_Aim of the task_
Copy exactly, please, each line of the data below until the line that contains "export BUFFER_PORTS_ARGS = -buffer_cell" has been copied, beginning at the top.

_Extracted information_
◇ ◇ ◇
[config.mk]
export PLATFORM = sky130hd
export DESIGN_NAME = accel_sample_averager
export DESIGN_NICKNAME = d
export VERILOG_FILES = /design/src/asa_pkg.sv /design/src/asa_lane.sv /design/src/accel_sample_averager.sv
export VERILOG_INCLUDE_DIRS = /design/src /design/src/src
export SDC_FILE = /design/constraint.sdc
export NUM_CORES = 1
export LEC_CHECK = 0
export BUFFER_PORTS_ARGS = -buffer_cell sky130_fd_sc_hd__buf_2
export CAP_MARGIN = 15
export CORE_MARGIN = 2
export CORE_UTILIZATION = 45
export CTS_CLUSTER_DIAMETER = 80
export DETAILED_ROUTE_END_ITERATION = 8
export PLACE_DENSITY = 0.61
export SYNTH_ARGS = -nofsm -noshare
export SYNTH_HDL_FRONTEND = slang
export SYNTH_HIERARCHICAL = 1
export SYNTH_SLANG_ARGS = --single-unit
[constraint.sdc]
create_clock -name clk -period 7.15 [get_ports clk]
set_clock_uncertainty 0.05 [all_clocks]
set_input_delay 1.0725 -clock clk [delete_from_list [all_inputs] [get_ports clk]]
set_output_delay 1.0725 -clock clk [all_outputs]
set_load 0.01 [all_outputs]
[src/accel_sample_averager_macros.svh]
`ifndef ACCEL_SAMPLE_AVERAGER_MACROS_SVH
`define ACCEL_SAMPLE_AVERAGER_MACROS_SVH

// same-cycle implication, checked outside reset
`define ASA_ASSERT_NOW(lbl, ante, cons, msg) \
  lbl: assert property (@(posedge clk) disable iff (!rst_n) (ante) |-> (cons)) \
    else $error(msg);

// next-cycle implication, checked outside reset
`define ASA_ASSERT_NEXT(lbl, ante, cons, msg) \
  lbl: assert property (@(posedge clk) disable iff (!rst_n) (ante) |=> (cons)) \
    else $error(msg);

`endif

[src/asa_pkg.sv]
`default_nettype none

package asa_pkg;

  localparam int SUM_W                = 16;
  localparam int AXIS_W               = 10;
  localparam int OFF_W                = 12;
  localparam int BYTE_W               = 8;
  localparam int CFG_W                = 3;
  localparam int SHIFT_W              = $clog2(SUM_W);
  localparam int ONE_G_COUNTS         = 64;
  localparam int MAX_LOG2_SAMPLES_DEF = 6;

  // control shared by the three axis lanes
  typedef struct packed {
    logic               xfer;
    logic               clear;
    logic [SHIFT_W-1:0] shamt;
  } lane_ctrl_t;

endpackage

`default_nettype wire

[src/asa_lane.sv]
`default_nettype none

module asa_lane import asa_pkg::*; (
  input  wire logic                clk,
  input  wire logic                rst_n,
  input  wire lane_ctrl_t          ctrl,
  input  wire logic [BYTE_W-1:0]   low_byte,
  input  wire logic [BYTE_W-1:0]   high_byte,
  output logic      [SUM_W-1:0]    avg
);

  logic [SUM_W-1:0]  sum_r;
  logic [SUM_W-1:0]  sum_nxt;
  logic [AXIS_W-1:0] sample;
  logic [SUM_W-1:0]  sum_add;

  // only bits 1:0 of the high byte carry value bits
  assign sample  = {high_byte[1:0], low_byte};
  assign sum_add = sum_r + {{(SUM_W-AXIS_W){sample[AXIS_W-1]}}, sample};
  assign avg     = SUM_W'($signed(sum_add) >>> ctrl.shamt);

  always_comb begin
    sum_nxt = sum_r;
    if (ctrl.xfer) begin
      sum_nxt = ctrl.clear ? '0 : sum_add;
    end
  end

  always_ff @(posedge clk) begin
    if (!rst_n) begin
      sum_r <= '0;
    end else begin
      sum_r <= sum_nxt;
    end
  end

endmodule

`default_nettype wire

[src/accel_sample_averager.sv]
`default_nettype none

// Three-axis sample averager. Each input transfer carries one sample as six raw
// register bytes; three axis lanes decode and accumulate them side by side, so a
// new sample is taken every cycle while the input is not stalled. After 2^log2_samples samples
// (clamped to MAX_LOG2_SAMPLES) the lane sums are shifted down to averages and,
// with the calibration offsets, loaded into the result register, which is
// visible the cycle after the block's last sample. The input stalls only while
// that register holds a result that the output side is stalling. Write
// log2_samples only while no block is in progress.

`include "accel_sample_averager_macros.svh"

module accel_sample_averager import asa_pkg::*; #(
  parameter int MAX_LOG2_SAMPLES = MAX_LOG2_SAMPLES_DEF
) (
  input  wire logic                     clk,
  input  wire logic                     rst_n,
  input  wire logic                     cfg_wr_en,
  input  wire logic [CFG_W-1:0]         cfg_wr_data,
  input  wire logic                     in_valid,
  output logic                          in_stall,
  input  wire logic [BYTE_W-1:0]        in_x_low_byte,
  input  wire logic [BYTE_W-1:0]        in_x_high_byte,
  input  wire logic [BYTE_W-1:0]        in_y_low_byte,
  input  wire logic [BYTE_W-1:0]        in_y_high_byte,
  input  wire logic [BYTE_W-1:0]        in_z_low_byte,
  input  wire logic [BYTE_W-1:0]        in_z_high_byte,
  output logic                          out_valid,
  input  wire logic                     out_stall,
  output logic signed [AXIS_W-1:0]      out_avg_x,
  output logic signed [AXIS_W-1:0]      out_avg_y,
  output logic signed [AXIS_W-1:0]      out_avg_z,
  output logic signed [OFF_W-1:0]       out_cal_x,
  output logic signed [OFF_W-1:0]       out_cal_y,
  output logic signed [OFF_W-1:0]       out_cal_z
);

  localparam int CNT_W = MAX_LOG2_SAMPLES + 1;

  logic [CFG_W-1:0]   log2_r;
  logic [CNT_W-1:0]   cnt_r;
  logic [CNT_W-1:0]   cnt_nxt;
  logic [CNT_W-1:0]   cnt_add;
  logic [CNT_W-1:0]   block_len;
  logic [SHIFT_W-1:0] shamt;
  logic               in_xfer;
  logic               emit;
  lane_ctrl_t         lane_ctrl;

  logic [SUM_W-1:0]   avg_x;
  logic [SUM_W-1:0]   avg_y;
  logic [SUM_W-1:0]   avg_z;

  logic               out_valid_r;
  logic               out_valid_nxt;
  logic [AXIS_W-1:0]  avg_x_r;
  logic [AXIS_W-1:0]  avg_y_r;
  logic [AXIS_W-1:0]  avg_z_r;
  logic [OFF_W-1:0]   off_x_r;
  logic [OFF_W-1:0]   off_y_r;
  logic [OFF_W-1:0]   off_z_r;
  logic [SUM_W-1:0]   off_x_full;
  logic [SUM_W-1:0]   off_y_full;
  logic [SUM_W-1:0]   off_z_full;

  assign shamt = (int'(log2_r) > MAX_LOG2_SAMPLES) ? SHIFT_W'(MAX_LOG2_SAMPLES)
                                                   : SHIFT_W'(log2_r);

  assign in_stall  = out_valid_r & out_stall;
  assign in_xfer   = in_valid & ~in_stall;
  assign cnt_add   = cnt_r + CNT_W'(1);
  assign block_len = CNT_W'(1) << shamt;
  assign emit      = in_xfer & (cnt_add >= block_len);

  assign lane_ctrl.xfer  = in_xfer;
  assign lane_ctrl.clear = emit;
  assign lane_ctrl.shamt = shamt;

  asa_lane u_lane_x (
    .clk       (clk),
    .rst_n     (rst_n),
    .ctrl      (lane_ctrl),
    .low_byte  (in_x_low_byte),
    .high_byte (in_x_high_byte),
    .avg       (avg_x)
  );

  asa_lane u_lane_y (
    .clk       (clk),
    .rst_n     (rst_n),
    .ctrl      (lane_ctrl),
    .low_byte  (in_y_low_byte),
    .high_byte (in_y_high_byte),
    .avg       (avg_y)
  );

  asa_lane u_lane_z (
    .clk       (clk),
    .rst_n     (rst_n),
    .ctrl      (lane_ctrl),
    .low_byte  (in_z_low_byte),
    .high_byte (in_z_high_byte),
    .avg       (avg_z)
  );

  // offsets are twice (bias minus average); z is biased by one g
  assign off_x_full = (SUM_W'(0) - avg_x) << 1;
  assign off_y_full = (SUM_W'(0) - avg_y) << 1;
  assign off_z_full = (SUM_W'(ONE_G_COUNTS) - avg_z) << 1;

  always_comb begin
    cnt_nxt = cnt_r;
    if (in_xfer) begin
      cnt_nxt = emit ? '0 : cnt_add;
    end
  end

  assign out_valid_nxt = emit | (out_valid_r & out_stall);

  always_ff @(posedge clk) begin
    if (!rst_n) begin
      log2_r      <= '0;
      cnt_r       <= '0;
      out_valid_r <= 1'b0;
    end else begin
      if (cfg_wr_en) begin
        log2_r <= cfg_wr_data;
      end
      cnt_r       <= cnt_nxt;
      out_valid_r <= out_valid_nxt;
    end
  end

  always_ff @(posedge clk) begin
    if (emit) begin
      avg_x_r <= avg_x[AXIS_W-1:0];
      avg_y_r <= avg_y[AXIS_W-1:0];
      avg_z_r <= avg_z[AXIS_W-1:0];
      off_x_r <= off_x_full[OFF_W-1:0];
      off_y_r <= off_y_full[OFF_W-1:0];
      off_z_r <= off_z_full[OFF_W-1:0];
    end
  end

  assign out_valid = out_valid_r;
  assign out_avg_x = $signed(avg_x_r);
  assign out_avg_y = $signed(avg_y_r);
  assign out_avg_z = $signed(avg_z_r);
  assign out_cal_x = $signed(off_x_r);
  assign out_cal_y = $signed(off_y_r);
  assign out_cal_z = $signed(off_z_r);

  `ASA_ASSERT_NEXT(a_emit_clears_count, emit, cnt_r == '0, "count not cleared after result")
  `ASA_ASSERT_NOW(a_held_result_blocks_input, out_valid_r && out_stall, !in_xfer, "input taken over held result")
  `ASA_ASSERT_NEXT(a_single_sample_block, in_xfer && shamt == '0, out_valid_r, "no result for one-sample block")

endmodule

`default_nettype wire

==> flow_summary.ini <==
[synthesis]
syn_area_um2 = 10300
yosys_warnings = 6
synthCells = 1144
avgSynthCellArea_um2 = 9.02

[clock_network]
cts_buffer_depth = 2
postCtsHoldBufs = 0
cts.sink_count = 119
clk_pin_slew_ps = 60
cts-buffers-inserted = 17
clk_latency_ps = 420
cts_root_buf = clkbuf_16
cts-resized-gates = 0
cts_tree = built
h-tree-depth = 4
post_cts_buffers = 0

[timing]
slew_headroom_pct = 36.9
final.setup.tns_ps = 0
rsz0062_at_grt = false
fmax_mhz = 212
finalHoldViolations = 0
slew_violations = 0
finalCritPeriodShare_pct = 66.0
setup_viol = 0
min_period_ps = 4720
worst_pin_slew_ps = 931

[detailed_routing]
drc = 0
drt_iter0_drc = 649
vias = 9120
first_pass_iters = 5
wl_mm = 26.9
ant_nets = 0
wl_per_cell_um = 17.7
avgViaCountPerCell = 6.00

[global_routing]
overflow = 0
grt_max_degree = 59
grt.total_usage_pct = 22.0
grt_pass1_vias = 8273
grt_pass1_wl_mm = 43.0
antenna_found_initial = 0

[worst_setup_path]
reg2reg_from = log2_r[2]$_SDFFE_PN0P_
cp-startpoint = in_z_low_byte[0]
cp_top_family = compound AO/OA/AOI/OAI gates
cpPeakStageDelay_ps = 510
cp-end-kind = flip-flop
crit_cells = 16
crit_type = in2reg
reg2reg_depth = 11
arrival_ps = 4820
cp.required_ps = 7250
path_buf_inv = 3
worst-path-max-fanout = 6
critPathSlowestCell = o221ai_1
path_cells = buf_2 > ha_1 > fa_1 > a21oi_1 > o211ai_1 > o221ai_1 > inv_1 > mux4_2 > nand3_1 > o211ai_1 > inv_1 > ha_1 > or3b_4 > o31a_1 > nor4_4 > xnor2_1
critPathLaunchType = primary input

[worst_hold_path]
hold_path.class = reg2reg
min-delay-start = cnt_r[1]$_SDFFE_PN0P_
worstHoldPathCells = 2

[die]
start_util_pct = 45.7
dieArea_um2 = 24200
core_um2 = 22600
rows = 55
die_w_um = 155
io_pins = 124
fp.dieH_um = 155

[layout]
diodes = 0
post-route-util_pct = 51.5
drive_gt1_share_pct = 17.2
stdcell_area_um2 = 11600
final_cells = 1521
synthToLayoutAreaGrowth_pct = 12.7
fillerInstances = 2167
layout.nets = 1338

[power_and_ir_drop]
peakVddDrop_mv = 0.165
power_leakage_nw = 4.61
power_density_nw_per_um2 = 279

[job]
drv_cap = 0

[status]
status = completed

[placed_design]
port_buffers = 102
place_congestion = 0.859
dpl.hpwl_mm = 19.8
placed_area_um2 = 11000
dp_cells = 1489
==> sequential cells by signal (all words and copies together), names as in the netlist <==
register,cells
out_avg_y,10
out_cal_z,10
u_lane_z/sum_r,16
u_lane_x/sum_r,16
u_lane_y/sum_r,16
cnt_r,7
out_valid,1
out_avg_z,10
out_avg_x,10
out_cal_y,10
out_cal_x,10
log2_r,3
==> metal layers <==
layer  global-route usage [%]  share of wire (%)
met1                     29.8                 47
met2                     36.3                 47
met3                     3.12                3.9
met4                     7.34                2.4
met5                        0                  0
==> worst paths after layout <==
path	endpoint	slack [ps]
worst max register to register	out_cal_y[10]$_DFFE_PP_	2870
worst max-delay path	out_cal_z[11]$_DFFE_PP_	2430
worst min register to register	cnt_r[1]$_SDFFE_PN0P_	440
worst min-delay path	cnt_r[1]$_SDFFE_PN0P_	440
==> report_power, final <==
group / internal, W / leakage (nW) / switching, W
Combinational: 0.000566 / 3.25 / 0.000818
Clock: 0.000613 / 0.304 / 0.000322
Sequential: 0.000877 / 1.05 / 0.0000476
Total: 0.00206 / 4.61 / 0.00119
==> placed cells by master, fill, tap and decap left out, drive strengths merged, types with 12 or more instances in the layout <==
| master | count |
|---|---|
| mux4 | 24 |
| nor2 | 57 |
| nor2b | 65 |
| a211oi | 15 |
| a211o | 12 |
| nand2 | 57 |
| a21oi | 100 |
| conb | 24 |
| o21a | 14 |
| and2 | 30 |
| buf | 112 |
| ha | 56 |
| nand3 | 51 |
| a2111o | 12 |
| mux2i | 21 |
| nand2b | 13 |
| o22ai | 24 |
| o211ai | 34 |
| inv | 51 |
| mux2 | 15 |
| edfxtp | 60 |
| nor3 | 18 |
| a21o | 28 |
| o21ai | 40 |
| dfxtp | 59 |
| nand4 | 14 |
| clkbuf | 21 |
| xor2 | 24 |
| a31oi | 15 |
| xnor2 | 29 |
==> stage by stage <==
step                hold slack [ps]  total power, W  worst slack, ps
finish                          441         0.00324             2430
global route                    492         0.00344             2130
CTS                             443         0.00326             2440
detailed placement              434         0.00230             2010
global placement                425         0.00229             2010
floorplan                       408         0.00198             1450
==> cell type report <==
| cell class | instances | area, um^2 | share of cell area (%) |
|---|---|---|---|
| Sequential cell | 119 | 2990 | 25.7 |
| Clock buffer | 21 | 472 | 4.06 |
| Timing Repair Buffer | 112 | 586 | 5.04 |
| Inverter | 55 | 206 | 1.78 |
| Clock inverter | 11 | 170 | 1.46 |
| Multi-Input combinational cell | 918 | 6850 | 58.9 |
| Tap cell | 285 | 357 | 3.07 |
==> worst min-delay path: stages, from the launching register on <==
cell	delay [ps]
dfxtp_1	330
nand2_1	60
a21oi_1	50
Power figures use the tool's default switching activity.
◇ ◇ ◇
_Task solution_
[config.mk]
export PLATFORM = sky130hd
export DESIGN_NAME = accel_sample_averager
export DESIGN_NICKNAME = d
export VERILOG_FILES = /design/src/asa_pkg.sv /design/src/asa_lane.sv /design/src/accel_sample_averager.sv
export VERILOG_INCLUDE_DIRS = /design/src /design/src/src
export SDC_FILE = /design/constraint.sdc
export NUM_CORES = 1
export LEC_CHECK = 0
export BUFFER_PORTS_ARGS = -buffer_cell sky130_fd_sc_hd__buf_2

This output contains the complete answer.